I am using TX2 to detect input video(H264) and output to mp4 file.
The system is like:
3rd party library decode H264 with ffmpeg → TX2 infer decoded image → write and encode image to mp4 file(use jetson-utils videoOutput with gstreamer).
But I always got CUDA error in gstEncoder::Render() function when output image. Error is like below.
[cuda] unspecified launch failure (error 719) (hex 0x2CF)
Previously I used jetson-utils videoSource(gstreamer) decode H264 and videoOut to encode mp4 file, it has no problems.
The 3-rd party library use ffmpeg to decode H264 in another thread, I am not sure if the issue is related to multiple threads run on one GPU device. Can I call CUDA runtime API from multiple different threads?

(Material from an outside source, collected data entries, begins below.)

`src/rtl/subtrator_serial_pkg.sv`:
```
// Shared definitions for the bit-serial subtractor.
//   state_t        : FSM encoding (IDLE, LOAD, SHIFT, FIN)
//   SUB_WIDTH      : default operand/result width used by the top-level wiring
package subtrator_serial_pkg;

   typedef enum logic [1:0] {
      IDLE  = 2'd0,
      LOAD  = 2'd1,
      SHIFT = 2'd2,
      FIN   = 2'd3
   } state_t;

   localparam int SUB_WIDTH = 4;

endpackage

```
`src/rtl/subtrator_serial_sub.sv`:
```
// subtrator1bit: combinational full subtractor, d = a - b - bin.
// Ports:
//   a, b  in  minuend / subtrahend bit
//   bin   in  borrow in
//   d     out difference bit
//   bout  out borrow out
module subtrator1bit (
   input  logic a,
   input  logic b,
   input  logic bin,
   output logic d,
   output logic bout
);

   assign d    = a ^ b ^ bin;
   // Borrow when a < b, or when a == b and a borrow is already pending.
   assign bout = (~a & b) | (~(a ^ b) & bin);

endmodule

```
`src/rtl/subtrator_serial.sv`:
```
// subtrator_serial: bit-serial N-bit subtractor, D = A - B, LSB first.
// One bit per SHIFT cycle through a single subtrator1bit stage and a
// one-bit borrow register. D drives the board's hex decoder path and
// BORROW drives an LED; that wiring lives in the board top.
//
// Optional feature macro: SUBTRATOR_SIGNED_EN
//   defined   : OVF reports signed overflow of the finished subtraction
//   undefined : OVF is tied to 0 (port list unchanged)
//
// Ports:
//   CLOCK_50  in   system clock, rising edge
//   RST       in   synchronous active-high reset
//   START     in   request, honoured only in IDLE
//   A, B      in   operands, captured when START is accepted
//   BUSY      out  high in LOAD and SHIFT
//   DONE      out  one-cycle pulse in FIN
//   D         out  A - B mod 2^N, held until the next result
//   BORROW    out  1 iff unsigned A < B, held with D
//   OVF       out  signed overflow flag
//
// Handshake: START is sampled on a rising edge only while in IDLE; once
// accepted, further START pulses are ignored (not queued) until the FSM is
// back in IDLE. DONE marks the single cycle in which D/BORROW/OVF first hold
// the new result.
module subtrator_serial
   import subtrator_serial_pkg::*;
#(
   parameter int N = SUB_WIDTH
) (
   input  logic         CLOCK_50,
   input  logic         RST,
   input  logic         START,
   input  logic [N-1:0] A,
   input  logic [N-1:0] B,
   output logic         BUSY,
   output logic         DONE,
   output logic [N-1:0] D,
   output logic         BORROW,
   output logic         OVF
);

   localparam int CW = (N > 1) ? $clog2(N) : 1;
   localparam logic [CW-1:0] CNT_LAST = CW'(N - 1);

   state_t        state, state_next;
   logic [N-1:0]  a_r, b_r, res;
   logic          bw;
   logic [CW-1:0] cnt;
   logic          d_bit, bout_bit;
   logic [N-1:0]  res_shift;
   logic          last_bit;

   subtrator1bit u_sub (
      .a    (a_r[0]),
      .b    (b_r[0]),
      .bin  (bw),
      .d    (d_bit),
      .bout (bout_bit)
   );

   assign res_shift = {d_bit, res[N-1:1]};
   assign last_bit  = (cnt == CNT_LAST);

   // Next-state logic.
   always_comb begin
      state_next = state;
      case (state)
         IDLE:    if (START) state_next = LOAD;
         LOAD:    state_next = SHIFT;
         SHIFT:   if (last_bit) state_next = FIN;
         FIN:     state_next = IDLE;
         default: state_next = IDLE;
      endcase
   end

   assign BUSY = (state == LOAD) || (state == SHIFT);
   assign DONE = (state == FIN);

   always_ff @(posedge CLOCK_50) begin
      if (RST) begin
         state <= IDLE;
      end else begin
         state <= state_next;
      end
   end

   // Datapath. Operands are captured on the accepting edge so that A/B may
   // change freely while the operation runs; LOAD then clears the
   // accumulation state before the first SHIFT.
   always_ff @(posedge CLOCK_50) begin
      if (RST) begin
         a_r    <= '0;
         b_r    <= '0;
         res    <= '0;
         bw     <= 1'b0;
         cnt    <= '0;
         D      <= '0;
         BORROW <= 1'b0;
      end else begin
         case (state)
            IDLE: begin
               if (START) begin
                  a_r <= A;
                  b_r <= B;
               end
            end
            LOAD: begin
               bw  <= 1'b0;
               cnt <= '0;
               res <= '0;
            end
            SHIFT: begin
               res <= res_shift;
               a_r <= a_r >> 1;
               b_r <= b_r >> 1;
               bw  <= bout_bit;
               cnt <= cnt + 1'b1;
               // Results are published only on the final bit, so outputs
               // never show a partially shifted value.
               if (last_bit) begin
                  D      <= res_shift;
                  BORROW <= bout_bit;
               end
            end
            default: ;
         endcase
      end
   end

`ifdef SUBTRATOR_SIGNED_EN
   // Operand sign bits are kept separately because a_r/b_r are shifted out.
   logic a_msb, b_msb;
   logic ovf_r;

   always_ff @(posedge CLOCK_50) begin
      if (RST) begin
         a_msb <= 1'b0;
         b_msb <= 1'b0;
         ovf_r <= 1'b0;
      end else begin
         if (state == IDLE && START) begin
            a_msb <= A[N-1];
            b_msb <= B[N-1];
         end
         // On the last bit d_bit is the result's sign bit.
         if (state == SHIFT && last_bit) begin
            ovf_r <= (a_msb ^ b_msb) & (a_msb ^ d_bit);
         end
      end
   end

   assign OVF = ovf_r;
`else
   assign OVF = 1'b0;
`endif

endmodule
```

Hi @harry_xiaye, are you using jetson-inference for the inference portion too? If so, does the pipeline run ok with no video output or videoOutput('display://0')? I am wondering if there is problem earlier in the pipeline.
If you aren’t using jetson-inference for inference, what kind of image are you feeding gstEncoder::Render()? Is the memory been allocated on the GPU?
I am not using jetson-inference. The image I feeding gstEncoder::Render is RGB3 data. Actually I used videoOutput in jetson-utils to output image to mp4 file. It will call output->Render(image, Width, Height) to feed the image to gstEncoder::Render. The image is buffer of uchar3 type, and this memory of image is not allocated in GPU.
With the same inference and output(decode to mp4) code, if I use jetson-utils videoSource and input, I have no any issues.
Ah ok, gotcha - the memory would need to be allocated on GPU. Try using the cudaAllocMapped() function - this will allocate memory that is shared between the CPU and GPU (since Jetson shares the same physical memory between the CPU/GPU, it can use zero-copy memory).
If you image is in another buffer, you can do a simply memcpy() to the buffer you allocate with cudaAllocMapped(), since the cudaAllocMapped() pointer is accessible from both the CPU and GPU. Then pass that pointer from cudaAllocMapped() to gstEncoder::Render().
So when I used jetson-utils videoSource to decode H264, the image memory is allocated on GPU, that is why I have no issues when using videoSource as input, right?